By now, every Californian has heard a lot of talk about “the big one.” While this impending earthquake could be one of the biggest of all time, the truth is that one can strike at any time. While it’s easier to predict a weather event like a hurricane, disastrous and destructive earthquakes can and have come without any kind of warning at all. Even if you don’t live in a so-called earthquake zone, it’s highly recommended to at least have a bug out bag stocked with essentials for survival. While any kind of emergency kit will certainly help when it comes to surviving a natural disaster, protecting yourself and your family from the dangers of earthquakes requires adding some specific items to your kit. Below we list some of the items we recommend adding to your very own homemade earthquake survival kit. Keep in mind that as with building any kind of survival kit, each individual family or household is different, and will require different items to add to their individual survival kit.
Start Building Your Earthquake Survival Kit
One of the main goals of building a survival kit for earthquakes is to have it be as lightweight, simple and effective as possible. You might need to take your kit on the go, so it must be portable and easily accessible. Most people have their mobile devices with them at all waking hours, so that probably goes without saying. If you’re one of the few that don’t always carry their phones around, this kit still makes some recommendations so you can stay in contact with your family and call for help if needed. Before we dive into the specifics of what to add to your earthquake survival kit, keep these three things in mind while preparing yourself and your family:
- Your vehicle could very well be inaccessible. It could be covered in rubble, or the roads could be flooded and covered with rubble. This makes traveling by car impossible.
- Debris could trap you somewhere for days, so be sure to keep your kit somewhere you can grab it quickly.
- When the aftershocks come, major gas leaks, flooding and fires can occur as well.
With these preparation considerations in mind, let’s get into what you need for your simple and affordable earthquake survival kit.
The Basic Necessities
- First and foremost, you’ll need a backpack to store all of your items. Purchase a backpack that is durable and tear resistant if at all possible. If you’ll need to walk long distances, you might want to consider purchasing a hiking backpack as well. You’ll need a backpack that is highly portable because you will need to do a lot of moving and maneuvering. We recommend against using a duffle bag for this reason.
- The second most important item is a first aid kit. If you buy a first aid kit, make sure it has enough gauze and antibacterial ointment. Sprains and broken bones can occur during an earthquake, so add some extra splints to your first aid kit in order to deal with these accidents as well as possible.

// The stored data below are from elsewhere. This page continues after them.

Context: an optimization exercise on an open-source flow, tuned for small area, a short achievable clock period and few clock cycles per item. The choices shown serve that exercise and are no tape-out recipe.
Only simulation tests tie the RTL to the original design; equivalence was not proved.
Power and IR drop assume default switching activity.

==> flow/design.v, too long to show whole: its modules and the start of the top module <==
// module amb_render: 528 lines
// module amb_mac: 1286 lines
module amb_render (
    input  wire        clk,
    input  wire        rst_n,
    input  wire        cmd_valid,
    output wire        cmd_ready,
    input  wire [3:0]  cmd_op,
    input  wire [31:0] cmd_data,
    output reg         resp_valid,
    output reg  [1:0]  resp_err,
    output reg  [31:0] resp_data
);
  // ...
==> flow/run.sh <==
#!/bin/bash
# synth_recipe.tcl (not shown) runs the flow's synth.tcl, then flattens the netlist and writes it again
# the make line also repeats each setting of config.mk as NAME=value (left out here)
make -C /OpenROAD-flow-scripts/flow DESIGN_CONFIG=/design/flow/config.mk WORK_HOME=/design/flow/orfs CLKGATE_MAP_FILE= SYNTH_SCRIPT=/design/flow/synth_recipe.tcl finish
==> flow/config.mk <==
export PLATFORM = sky130hd
export DESIGN_NAME = amb_render
export DESIGN_NICKNAME = amb_render
export VERILOG_FILES = /design/flow/design.v
export SDC_FILE = /design/flow/constraint.sdc
export NUM_CORES = 4
export LEC_CHECK = 0
export CAP_MARGIN = 20
export CELL_PAD_IN_SITES_DETAIL_PLACEMENT = 1
export CELL_PAD_IN_SITES_GLOBAL_PLACEMENT = 1
export CORE_MARGIN = 2
export CORE_UTILIZATION = 30
export PLACE_DENSITY = 0.45
export SLEW_MARGIN = 20
==> flow/constraint.sdc <==
create_clock -name core_clock -period 22.0 [get_ports {clk}]
set_input_delay 4.4000 -clock core_clock [delete_from_list [all_inputs] [get_ports {clk}]]
set_output_delay 4.4000 -clock core_clock [all_outputs]
set_load 0.01 [all_outputs]
==> summary.txt, run 1 <==
Final layout
  – FF+latch area: 29,400 um^2
  – Nonclk inv count: 796
  – Number of multi-input logic gates: 10,100

Floorplan
  – Chip Width: 601 um
  – # rows: 219

Min path
  – HP Start: arg1[2]$_SDFF_PP0_
  – Hold EP: arg2[2]$_SDFF_PN0_
  – Tightest Hold Check Type: register to register

Synthesis
  – Mapped cell area: 107,000 um^2
  – Async S/R FF share, synth: 0
  – Synth Area in Simple Gates: 0.157
  – Seq cells post-synth: 1,447

Route
  – Top layer in use: met5
  – Routed length on met2: 319,000 um
  – Vias after detailed routing: 116,000

Timing
  – Final setup vio count: 0

Pwr
  – Clk pwr: 0.00356 W
  – Logic pwr share: 0.046
  – Total Power: 0.00656 W

CTS
  – Hold Buf Count CTS: 0
  – Number of setup buffers added after CTS: 0
  – Post-cts resize count: 0
  – CTS clk-pin slew, worst paths: 0.06 ns

Setup path
  – Crit path buf inv count: 5
  – Worst-path maximum fanout: 33
  – Reg2reg start: sb[6]$_SDFFE_PN0P_

Run status
  – Status: finished clean

Global routing
  – Initial antenna violation count: 101
Testbench counts, summed over its fixed seeds: cycles 170,292, samples 4,640.
==> run 2: changes to the inputs <==
--- a/flow/config.mk
+++ b/flow/config.mk
@@ -6,5 +6,5 @@
 export NUM_CORES = 4
 export LEC_CHECK = 0
-export CAP_MARGIN = 20
+export CAP_MARGIN = 40
 export CELL_PAD_IN_SITES_DETAIL_PLACEMENT = 1
 export CELL_PAD_IN_SITES_GLOBAL_PLACEMENT = 1
@@ -12,3 +12,3 @@
 export CORE_UTILIZATION = 30
 export PLACE_DENSITY = 0.45
-export SLEW_MARGIN = 20
+export SLEW_MARGIN = 30
==> run 2 against run 1 <==
Compared with the run above: routed wire length up 0.16%; hold slack lost 0.013 ns; clock power grew 1%; final cell count is 0.40% higher; critical path depth rose by 1; count of clock-buffer cells in the layout grew 5; core utilization is 0.32 points higher; via count up 0.51%; area after synthesis unchanged; power up 0.82%; final area grew 0.93%; highest routed layer unchanged.
==> summary.txt, run 2 <==
Synthesis
  – Post-synth EDFFs: 36 (unchanged)
  – Synth Instances: 13,400 (unchanged)
  – Async S/R FF share, synth: 0 (unchanged)
  – Synth Net Count: 14,400 (unchanged)
  – Area leader, netlist: dfxtp_1 (unchanged)
  – Yosys cell types: 106 (unchanged)
  – Yosys warning total: 1 (unchanged)
  – Register area share after synthesis: 0.274 (unchanged)
  – Post-synth top area share: 0.264 (unchanged)
  – Synthesized area per cell: 7.96 um^2 (unchanged)
  – Mapped cell area: 107,000 um^2 (unchanged)
  – Top cells by count, synth: 1,574 x nand2_1, 1,411 x dfxtp_1, 1,177 x nor2_1 (unchanged)
  – Most common cell in the netlist: nand2_1 (unchanged)
  – Ys flop type: dfxtp_1 (unchanged)
  – Top post-synthesis cells by area: dfxtp_1 26%, fa_1 10%, a22oi_1 5.7%, nand2_1 5.5%, xnor2_1 5.0% (unchanged)
  – Seq cells post-synth: 1,447 (unchanged)

Run
  – MaxCap Viol Count: 0 (unchanged)

Pwr
  – Logic pwr share: 0.047 (was 0.046)
  – Clock Power Share: 0.545 (was 0.542)
  – Total Power: 0.00662 W (was 0.00656 W)
  – Maximum VDD drop: 59.8 uV (was 60.6 uV)
  – Seq pwr share: 0.408 (was 0.412)
  – Leak Pwr: 45.4 nW (was 44.8 nW)
  – Net Sw Frac: 0.266 (was 0.267)
  – Net Sw Power: 0.00176 W (was 0.00175 W)
  – Power density over cell area: 53.5 nW/um^2 (was 53.6 nW/um^2)
  – Int Pwr: 0.00486 W (was 0.00481 W)

Global routing
  – Total congestion overflow: 0 (unchanged)
  – Largest net degree at the start of global routing: 147 (unchanged)
  – Initial antenna violation count: 99 (was 101)
  – First-pass GRT wire length: 1,020,000 um (about the same)
  – Number of global-route vias before repair: 114,000 (was 113,000)
  – All-Layer GR Usage: 0.407 (was 0.406)

CTS
  – CTS buffer count: 199 (was 201)
  – Post-cts resize count: 0 (unchanged)
  – Number of setup buffers added after CTS: 0 (unchanged)
  – CTS tree: yes (unchanged)
  – Clk root buf: clkbuf_16 (unchanged)
  – Hold Buf Count CTS: 0 (unchanged)
  – CTS sink count: 1,447 (unchanged)
  – Bufs on Longest Clock Path: 4 (unchanged)
  – CTS clk-pin slew, worst paths: 0.06 ns (about the same)
  – CTS H-tree depth: 4 (unchanged)
  – Clock latency (worst-skew pair): 0.97 ns (was 1.00 ns)

Placed design
  – DP Cell Count: 17,800 (was 17,700)
  – Dpl cell area: 116,000 um^2 (was 115,000 um^2)
  – Port Buffer Count: 74 (unchanged)
  – DP HPWL: 562,000 um (was 559,000 um)
  – Routability cong.: 1.06 (unchanged)

Timing
  – Worst Tran Pin Value: 1.15 ns (was 1.34 ns)
  – Achievable frequency: 138 MHz (was 134 MHz)
  – Slew Limit Headroom: 0.231 (was 0.107)
  – Fin. Hold Viols: 0 (unchanged)
  – Slew Limit Fails: 0 (unchanged)
  – Fin crit share: 0.330 (was 0.338)
  – Final setup vio count: 0 (unchanged)
  – RSZ-0062 raised after global routing: no (unchanged)
  – Worst Skew: 0.0584 ns (was 0.111 ns)
  – Tmin final: 7.26 ns (was 7.45 ns)
  – Setup TNS: 0 ns (unchanged)

Final layout
  – Fraction of layout cells with a size suffix above 1: 0.0999 (was 0.0933)
  – FF+latch area: 29,400 um^2 (about the same)
  – Nets: 14,200 (was 14,100)
  – Finished Layout Cells: 18,200 (was 18,100)
  – Final core occ: 0.348 (was 0.344)
  – Largest regs: rc x66, rs x66 (unchanged)
  – Syn-to-layout area delta: 15.4% (was 14.3%)
  – Commonest cells after routing, fill and taps aside: 1,564 x nand2_1, 1,388 x dfxtp_1, 1,139 x nor2_1, 984 x a21oi_1, 817 x a22oi_1 (was 1,566 x nand2_1, 1,390 x dfxtp_1, 1,142 x nor2_1, 983 x a21oi_1, 817 x a22oi_1)
  – Most common cell after layout, fill and taps aside: nand2_1 (unchanged)
  – Fillers: 41,700 (was 41,800)
  – Multi-input logic area: 71,800 um^2 (was 71,700 um^2)
  – Final instance area: 124,000 um^2 (was 122,000 um^2)

Route
  – ANT nets after route: 0 (unchanged)
  – DR vias/cell: 6.38 (was 6.37)
  – DRT Wirelength: 764,000 um (was 763,000 um)
  – Drc violations: 0 (unchanged)
  – Drt first pass iters: 10 (was 9)
  – Drt wl/cell: 42.0 um (was 42.1 um)
  – Vias after detailed routing: 116,000 (about the same)
  – Starting DRT DRC Count: 15,300 (was 15,500)

Setup path
  – Worst EP required: 22.79 ns (was 22.78 ns)
  – Critical path arrival: 8.05 ns (was 8.22 ns)
  – Crit. End Element: register (unchanged)
  – CP Class: register to register (unchanged)
  – Worst Setup Start Kind: register (unchanged)
  – Worst-path maximum fanout: 33 (unchanged)

Min path
  – Tightest Hold Check Type: register to register (unchanged)

Floorplan
  – Core box area: 355,000 um^2 (unchanged)
  – Initial cell density of the core: 0.301 (unchanged)
  – Chip Width: 601 um (unchanged)
  – Die Y: 601 um (unchanged)
  – # rows: 219 (unchanged)
  – I/O Pins: 75 (unchanged)
  – Die ar.: 362,000 um^2 (unchanged)

Run status
  – Status: finished clean (unchanged)
## run 2: cell count changes in the layout (fill, tap and decap cells not counted), moves of 4 or more
cell	delta
buf_6	+10
buf_4	+16
diode_2	-6
buf_8	+8
buf_16	+8
clkbuf_2	+6
clkbuf_8	+4
buf_2	+15
buf_12	+13
## run 2: power by group through the flow
stage,sequential [W],clock [W],combinational (W)
after floorplan,0.00273,0,0.000167
after global placement,0.00276,0,0.000291
after detailed placement,0.00276,0,0.000301
after CTS,0.00270,0.00364,0.000302
after global routing,0.00270,0.00374,0.000324
final,0.00270,0.00360,0.000309
## run 2: cell type report
cell class / instances / area share
sequential: 1447 / 0.238
tap: 4751 / 0.0481
clock buffer: 289 / 0.0479
clock inverter: 71 / 0.00837
antenna: 42 / 0.000851
inverter: 796 / 0.0243
timing repair buffer: 756 / 0.0518
multi-input combinational: 10100 / 0.581
## run 2: logic make-up after synthesis
family,count (synthesis),synth area share
AO/OA/AOI/OAI,4179,0.259
XOR/XNOR,953,0.0780
adder cells (fa/ha/maj),874,0.141
buffers and inverters,1941,0.0695
flip-flops,1447,0.274
multiplexers,221,0.0210
AND/OR/NAND/NOR,3833,0.157
## run 2: worst max-delay path: stages (launching register included)
cell      delay, ns
dfxtp_2        0.43
buf_4          0.29
buf_4          0.27
a222oi_1       0.53
nand3_1        0.29
nor2_1         0.73
nor2b_1        0.21
a21oi_4        0.20
buf_4          0.53
o22ai_1        0.22
xnor2_1        0.18
fa_1           0.53
fa_1           0.55
inv_1          0.06
fa_1           0.47
inv_1          0.05
fa_1           0.42
fa_1           0.52
inv_1          0.05
fa_1           0.45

- A strong flashlight with extra batteries. We recommend picking up an LED flashlight with a metal case.
- An emergency whistle. Calling for help only lasts so long before you’re out of breath. Emergency whistles can also be heard at longer distances than voices can.
- Thick work gloves.
- A lightweight and breathable poncho or raincoat.
- Extra clothing.
- Some petty cash. You might need to get a cab or rent a hotel room somewhere away from the worst destruction caused by the quake.
- Water. A gallon per person per day is recommended, but a gallon of water weighs over 8 pounds. This can get heavy quickly, and drastically reduce your mobility as a result. Consider adding a LifeStraw to your kit so you can hydrate yourself if you run out of water.
These essentials cover the bare minimum of surviving an earthquake. If you want to be more prepared, there are some other items we recommended adding to your survival kit.
Other Items to Add to Your Earthquake Survival Kit
- A hard hat from a hardware or home improvement store or a bike helmet to protect yourself from falling debris. Falling debris is one of the biggest dangers and cause some of the most injuries in the event of an earthquake. Adding a hard hat or a helmet can help protect your head.
- A solar-powered charger for your mobile device, for obvious reasons.
- Emergency hand crank radio with a USB charging port. Getting reception on your mobile phone in an earthquake could be difficult or even downright impossible. Keeping a radio in your bug out bag will help you stay informed of emergency notifications, such as areas to avoid and evacuation instructions.
- Emergency food bars. If you’re trapped or roads are blocked, you’ll need some sustenance to survive. Food bars are lightweight and provide some of the best nutrition in a pinch, and they don’t need to be cooked.
- A pocket knife.
- A pry bar, just in case you need to lift rubble or open a door that’s jammed.
- Warm emergency blankets.
- A firestarter kit. Keep in mind that gas leaks are common during earthquakes, so don’t start a fire if you’re in an area that has experienced one.
Items Not To Add to Your Earthquake Survival Kit
There are a lot of items on this list, so fitting them all into one single bag could be tricky. If you have someone in your family or household who is also able to carry a bag, you might want to consider splitting your items up into two bags. Remember, the main things to include are water, a communication device, extra clothing and a first aid kit. Even if you add these simple things to your kit, you’re better off than if you didn’t have one at all. Earthquakes are absolutely terrifying events, but using this checklist to prepare yourself can ease your mind a little bit.